US Gov't Suppresses AI Safety Report Amid Political Clashes
Last October, at a computer security conference in Arlington, Virginia, a select group of AI researchers participated in a pioneering “red-teaming” exercise, a rigorous stress-test designed to probe the vulnerabilities of cutting-edge language models and other artificial intelligence systems. Over two intensive days, these teams uncovered 139 novel methods to induce system misbehavior, ranging from generating misinformation to inadvertently leaking personal data. Crucially, their findings also exposed significant shortcomings within a nascent US government standard intended to guide companies in evaluating their AI systems.

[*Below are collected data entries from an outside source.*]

## config.mk

```make
export PLATFORM = sky130hd
export DESIGN_NAME = esc_queue
export DESIGN_NICKNAME = d
export VERILOG_FILES = /design/src/rtl/esc_pkg.sv /design/src/rtl/esc_queue.sv
export SDC_FILE = /design/constraint.sdc
export NUM_CORES = 1
export LEC_CHECK = 0
export ABC_AREA = 1
export BUFFER_PORTS_ARGS = -buffer_cell sky130_fd_sc_hd__buf_2
export CAP_MARGIN = 5
export CORE_MARGIN = 1
export CORE_UTILIZATION = 52
export DETAILED_ROUTE_END_ITERATION = 10
export GPL_ROUTABILITY_DRIVEN = 0
export GPL_TIMING_DRIVEN = 0
export PLACE_DENSITY = 0.9
export SYNTH_ARGS = -nofsm -noshare
export SYNTH_HDL_FRONTEND = slang
export SYNTH_SLANG_ARGS = --single-unit
```

## constraint.sdc

```tcl
create_clock -name clock -period 11.95 [get_ports clock]
set_clock_uncertainty 0.2 [all_clocks]
set_input_delay 0 -clock clock [delete_from_list [all_inputs] [get_ports clock]]
set_output_delay 0 -clock clock [all_outputs]
set_load 0.005 [all_outputs]
```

Despite the critical insights gleaned, the National Institute of Standards and Technology (NIST) never published the comprehensive report detailing this exercise, which concluded towards the end of the Biden administration. Such a document could have offered invaluable guidance to companies seeking to assess their own AI deployments. However, sources familiar with the situation, speaking anonymously, indicated that this was one of several AI-related documents from NIST withheld from publication, reportedly out of concern for potential conflict with the incoming administration. One former NIST insider remarked on the increasing difficulty of publishing papers, even under President Biden, drawing parallels to past controversies surrounding climate change or cigarette research. Neither NIST nor the Commerce Department provided comment on the matter.

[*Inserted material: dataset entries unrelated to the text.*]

### config.mk
export PLATFORM = sky130hd
export DESIGN_NAME = esc_front_flat
export DESIGN_NICKNAME = d
export VERILOG_FILES = /design/src/rtl/esc_pkg.sv /design/src/rtl/esc_chan_if.sv /design/src/rtl/esc_front.sv /design/src/flat_wrapper.sv
export SDC_FILE = /design/constraint.sdc
export NUM_CORES = 1
export LEC_CHECK = 0
export BUFFER_PORTS_ARGS = -buffer_cell sky130_fd_sc_hd__buf_2
export CORE_MARGIN = 5
export CORE_UTILIZATION = 41
export CTS_CLUSTER_DIAMETER = 120
export DETAILED_ROUTE_END_ITERATION = 10
export GPL_ROUTABILITY_DRIVEN = 0
export HOLD_SLACK_MARGIN = 0.08
export SYNTH_ARGS = -nofsm -noshare
export SYNTH_HDL_FRONTEND = slang
export SYNTH_SLANG_ARGS = --single-unit
export TNS_END_PERCENT = 50
### constraint.sdc
create_clock -name clock -period 16.6 [get_ports clock]
set_input_delay 3.32 -clock clock [delete_from_list [all_inputs] [get_ports clock]]
set_output_delay 3.32 -clock clock [all_outputs]
set_load 0.02 [all_outputs]
### src/rtl/esc_pkg.sv
// Shared types, constants and decode functions of the stress correlator.
`timescale 1ns / 1ps

package esc_pkg;

   // Item and storage widths.
   localparam int NCOMP     = 9;
   localparam int TENSOR_W  = 48;
   localparam int ACC_W     = 64;
   localparam int IN_W      = 24;
   localparam int ELAPSED_W = 32;
   localparam int BIN_W     = 32;
   localparam int LAGCNT_W  = 8;
   localparam int LAGIDX_W  = 7;
   localparam int COMP_W    = 4;
   localparam int PASS_W    = 32;
   localparam int FILL_OUT_W = 8;
   localparam int CSR_DATA_W = 32;
   // Ring step after a long gap, sized for the largest supported lag depth.
   localparam int RMOD_W    = 10;
   localparam int RING_W    = NCOMP * TENSOR_W;
   localparam int ACC_ROW_W = NCOMP * ACC_W;

   // Item kinds.
   typedef enum logic {
      CMD_EVENT = 1'b0,
      CMD_READ  = 1'b1
   } cmd_code_type;

   // Configuration register indexes.
   typedef enum logic {
      CSR_BIN_WIDTH = 1'b0,
      CSR_LAG_COUNT = 1'b1
   } csr_index_type;

   // One classified item on its way from the front to the back.
   typedef struct packed {
      logic                        is_read;
      logic                        push_first;
      logic [ELAPSED_W-1:0]        extra;
      logic [RMOD_W-1:0]           ring_step;
      logic signed [IN_W-1:0]      dp_x;
      logic signed [IN_W-1:0]      dp_y;
      logic signed [IN_W-1:0]      dp_z;
      logic signed [IN_W-1:0]      sep_x;
      logic signed [IN_W-1:0]      sep_y;
      logic signed [IN_W-1:0]      sep_z;
      logic [LAGIDX_W-1:0]         lag_index;
      logic [COMP_W-1:0]           component;
   } esc_cmd_type;

   // Row of a tensor element; three for codes that name no element.
   function automatic logic [1:0] comp_row(input logic [COMP_W-1:0] comp);
      logic [1:0] row;
      unique case (comp) inside
         4'd0, 4'd1, 4'd2: row = 2'd0;
         4'd3, 4'd4, 4'd5: row = 2'd1;
         4'd6, 4'd7, 4'd8: row = 2'd2;
         default:          row = 2'd3;
      endcase
      return row;
   endfunction

   // Column of a tensor element; three for codes that name no element.
   function automatic logic [1:0] comp_col(input logic [COMP_W-1:0] comp);
      logic [1:0] col;
      unique case (comp) inside
         4'd0, 4'd3, 4'd6: col = 2'd0;
         4'd1, 4'd4, 4'd7: col = 2'd1;
         4'd2, 4'd5, 4'd8: col = 2'd2;
         default:          col = 2'd3;
      endcase
      return col;
   endfunction

   // True when the element lies inside the dimensions in use.
   function automatic logic comp_in_dims(input logic [COMP_W-1:0] comp, input int dims);
      logic [1:0] row;
      logic [1:0] col;
      row = comp_row(comp);
      col = comp_col(comp);
      return (int'(row) < dims) && (int'(col) < dims);
   endfunction

endpackage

The political backdrop to this decision is significant. Before assuming office, President Donald Trump signaled his intent to reverse Biden’s executive order on AI. His administration has since redirected experts away from examining issues such as algorithmic bias or fairness in AI systems. The “AI Action Plan,” released in July, explicitly mandates a revision of NIST’s AI Risk Management Framework, specifically calling for the elimination of references to misinformation, Diversity, Equity, and Inclusion (DEI), and climate change. Ironically, this same action plan also advocates for precisely the kind of exercise that the unpublished report detailed, urging various agencies, including NIST, to “coordinate an AI hackathon initiative to solicit the best and brightest from US academia to test AI systems for transparency, effectiveness, use control, and security vulnerabilities.”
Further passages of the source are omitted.